Em 1 Sm 17.1-11, a fonte P faz uso de
uma tradição mais recente da batalha, enfatizando o gigante e seu nome, Golias,
a estatura e características de armamento, a fim de retocar toda a história,
diferentemente de parte do mesmo capítulo (v. 12- 19), eloísta, em que seu nome
é omitido e a afronta se trata apenas de um filisteu guerreiro (v.16, 26, 32,
34, 48, 50, 51, 54ª, 55). O local do agrupamento da tropa é repetido nas duas
versões, (v.2, 19). Normalmente textos com características de Livros de Heróis
e Listas Reais (em que se descreviam vitórias em batalhas e seus principais
guerreiros) são narrados em duplicatas (ver Jz 7; 8- duplicata da saga dos
trezentos de Jerubaal- Gideão), como por exemplo em 2 Sm 21.14-20, a mesma
batalha de 1 Sm 17 é narrada de forma diferente. El-Hanã, o belemita, mata Golias,
o giteu (v. 19), e Jônatas, filho de Simei, mata o gigante de Get, com vinte e
quatro dedos. 2 Sm 21.18 é um texto confuso que os redatores não conseguiram
conectar exatamente com os documentos que possivelmente tinham em mãos para se
basear. Mas é visível a tentativa de conectar essas perícopes avulsas. O v.22 é
um exemplo dessa junção ao atribuir a Davi e seus servos o que havia sido
detalhado como apenas a seus servos anteriormente.
8. O v.12
apresenta Davi e sua família de Efraim, ressaltando Judá (judaítas), de forma
mais completa que em 1 Sm 16.18. Ainda no v.12 o redator cuida de acrescentar
que o belemita já fazia parte da corte de Saul “por tempo parcial”, atentando-se
para a descrição de 1 Sm 16.14-23. Porém, subsequentemente, na narrativa,
enfatiza o desconhecimento do Rei a respeito de Davi e sua família (v.55-58),
diferentemente da já apresentada no capítulo anterior. Em 1 Sm 17, na batalha
contra o filisteu, Davi Ascende ao lado do trono de maneira heroica e
categórica, desconhecida mas triunfante. Na tradição de 1 Sm 16, como pajem de
armas e harpista. Conteúdo dualístico explorado pela História Deuteronomista
nos quatro livros dos Reis de Israel (Sm 1 e 2; Re 1 e 2) e em toda confecção
posterior da história de sua vida como primeiro monarca do “reino unido”.
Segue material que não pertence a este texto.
This design comes from an exercise in tuning for small area and a short achievable clock period on the open sky130 flow, not from production work.
Only simulation tests tie the RTL to the original design; equivalence was not proved.
No activity file was given, so power comes from the tool's default toggle rates.

## old
==> flow/design.v (excerpt) <==
module tlb_sv32_plru #(
  parameter int unsigned TLB_ENTRIES = 16,
  parameter int unsigned ASID_WIDTH  = 9
) (
  input  logic                  clk_i,
  input  logic                  rst_i,
  input  logic                  flush_i,
  input  logic [ASID_WIDTH-1:0] asid_to_be_flushed_i,
  input  logic [31:0]           vaddr_to_be_flushed_i,
  input  logic                  update_valid_i,
  input  logic                  update_is_4M_i,
  input  logic                  update_global_i,
  input  logic [19:0]           update_vpn_i,
  input  logic [ASID_WIDTH-1:0] update_asid_i,
  input  logic [31:0]           update_content_i,
  input  logic                  lu_access_i,
  input  logic [ASID_WIDTH-1:0] lu_asid_i,
  input  logic [31:0]           lu_vaddr_i,
  output logic                  lu_hit_o,
  output logic                  lu_is_4M_o,
  output logic [31:0]           lu_content_o,
  output logic [31:0]           hit_count_o,
  output logic [31:0]           miss_count_o,
  output logic                  full_o
);
Size in the first run: about 3,600 cells after synthesis, roughly 250 I/O pins, ~53,000 sq um of cells after synthesis.
clock: 8.5 ns
lec_check: 0
cap_margin: 20
core_margin: 2
core_utilization: 40
gpl_timing_driven: 0
setup_slack_margin: 2.0
slew_margin: 20
synth_hierarchical: 1
standard.sh (not shown) runs the stock make flow with config.mk's settings and CLKGATE_MAP_FILE= SYNTH_SCRIPT=/design/flow/synth_recipe.tcl, a recipe that flattens the netlist after the stock synthesis.
==> flow/flow/run.sh <==
#!/bin/bash
# Standard ORFS layout with four changes: port buffers are plain buf_2 cells,
# the resizer may swap cells across footprints, clock tree synthesis uses
# larger sink clusters of clkbuf_8 without dummy loads, and the lookup ports
# are kept together on one edge (flow/io.tcl). Each tool's output goes to a
# log file here.
set -euo pipefail
bash standard.sh \
  "BUFFER_PORTS_ARGS=-buffer_cell sky130_fd_sc_hd__buf_2" \
  MATCH_CELL_FOOTPRINT=0 \
  "CTS_ARGS=-sink_clustering_enable -repair_clock_nets -dont_use_dummy_load -sink_clustering_size 14 -sink_clustering_max_diameter 50 -sink_clustering_buffer sky130_fd_sc_hd__clkbuf_8" \
  "PRE_IO_PLACEMENT_TCL=$PWD/flow/io.tcl" \
  finish > make_finish.log 2>&1
cp -r orfs/logs/sky130hd/tlb_sv32_plru/base orfs_logs 2>/dev/null || true
==> flow/flow/io.tcl <==
# Keep the combinational lookup's ports (its inputs and its outputs) together
# on the bottom edge so that the lookup path does not cross the die.
set lu_pins {}
foreach p [get_ports {lu_vaddr_i[*] lu_asid_i[*] lu_access_i lu_content_o[*] lu_is_4M_o lu_hit_o}] {
  lappend lu_pins [get_full_name $p]
}
set_io_pin_constraint -pin_names $lu_pins -region bottom:*
old went all the way through the flow, and no timing, DRC or antenna check failed.
From an optimization exercise on the open Yosys and OpenROAD flow, aimed at small area; shortcuts taken in it are not production practice.
In this exercise RTL edits were held to simulation tests only and were not proved equivalent to the original.
No activity file was given, so power comes from the tool's default toggle rates.

--- flow/run.sh ---
#!/bin/bash
# synth_recipe.tcl (not shown) runs the flow's synth.tcl, then flattens the netlist and writes it again
# the make line also repeats each setting of config.mk as NAME=value (left out here)
make -C /OpenROAD-flow-scripts/flow DESIGN_CONFIG=/design/flow/config.mk WORK_HOME=/design/flow/orfs CLKGATE_MAP_FILE= SYNTH_SCRIPT=/design/flow/synth_recipe.tcl finish
--- flow/config.mk ---
export PLATFORM = sky130hd
export DESIGN_NAME = issue_stage_top
export DESIGN_NICKNAME = issue_stage_top
export VERILOG_FILES = /design/flow/design.v
export SDC_FILE = /design/flow/constraint.sdc
export NUM_CORES = 4
export LEC_CHECK = 0
export CAP_MARGIN = 20
export CORE_MARGIN = 2
export CORE_UTILIZATION = 55
export CTS_BUF_LIST = sky130_fd_sc_hd__clkbuf_8
export PLACE_DENSITY = 0.65
export SETUP_SLACK_MARGIN = 0.2
export SLEW_MARGIN = 20
--- flow/design.v ---
`timescale 1ns/1ps
module fu_fifo #(
    parameter int unsigned W = (4 + 6 + 2 * 64)
)(
    input  logic          clk,
    input  logic          reset,
    input  logic          wr_i,
    input  logic [W-1:0]  pkt_i,
    output logic          full_o,
    input  logic          rd_en_i,
    output logic [W-1:0]  pkt_o,
    output logic          empty_o
);
    logic [W-1:0] mem [4];
    logic [3:0]   hp_q;
    logic [1:0]   tp_q;
    logic [2:0]   cnt_q;
    logic         rd;
    assign empty_o = (cnt_q == 3'd0);
    assign full_o  = cnt_q[2];
    assign rd      = rd_en_i && !empty_o;
    always_ff @(posedge clk or posedge reset) begin
        if (reset) begin
            hp_q  <= 4'b0001;
            tp_q  <= '0;
            cnt_q <= '0;
        end else begin
            if (rd)   hp_q <= {hp_q[2:0], hp_q[3]};
            if (wr_i) tp_q <= tp_q + 2'd1;
            case ({wr_i, rd})
                2'b10:   cnt_q <= cnt_q + 3'd1;
                2'b01:   cnt_q <= cnt_q - 3'd1;
                default: cnt_q <= cnt_q;
            endcase
        end
    end
    always_ff @(posedge clk) begin
        if (wr_i) mem[tp_q] <= pkt_i;
    end
    assign pkt_o = ({W{hp_q[0]}} & mem[0]) | ({W{hp_q[1]}} & mem[1])
                 | ({W{hp_q[2]}} & mem[2]) | ({W{hp_q[3]}} & mem[3]);
endmodule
Guerreiro e cantor. A literatura sapiencial aposta fortemente nessa prosa para
garantir a origem de diversos Salmos ao Rei até mesmo os que descrevem momentos
próximos ao exílio babilônico e persa, 500 a 400 anos depois de seu reinado
1000- 970 a.C?. Diante do resultado da batalha e o encontro com Saul, Davi
permanece na corte e se mantem apegado a Jônatas (18.1-3).
9. Esta
análise rápida da Ascensão de Davi destacando as diferenças literárias de
acordo com a observação das suas fontes define como metodologia a crítica das
formas e tradições que geralmente são vistas em todo conteúdo da Bíblia
Hebraica. Indica, resumidamente, o trabalho dos redatores para uniformizar as
narrativas de acordo com os documentos que dispunham e suas escolas e teologia hermenêuticas,
sem se apegar, como modernamente se faz, a necessariamente retratar um fato ou
acontecimento histórico desvencilhado de gêneros textuais comuns à época. A
saga lendária, considerando aqui em definição o termo sagen de estudos em literaturas principalmente Escandinavas de
meados do milênio passado, é bastante utilizado nessa construção do Sitz in Leben, não diferente das outras
mais variadas prosas do mundo antigo que se tem conhecimento para delimitações
de paralelos interpretativos seguindo esse viés histórico-social.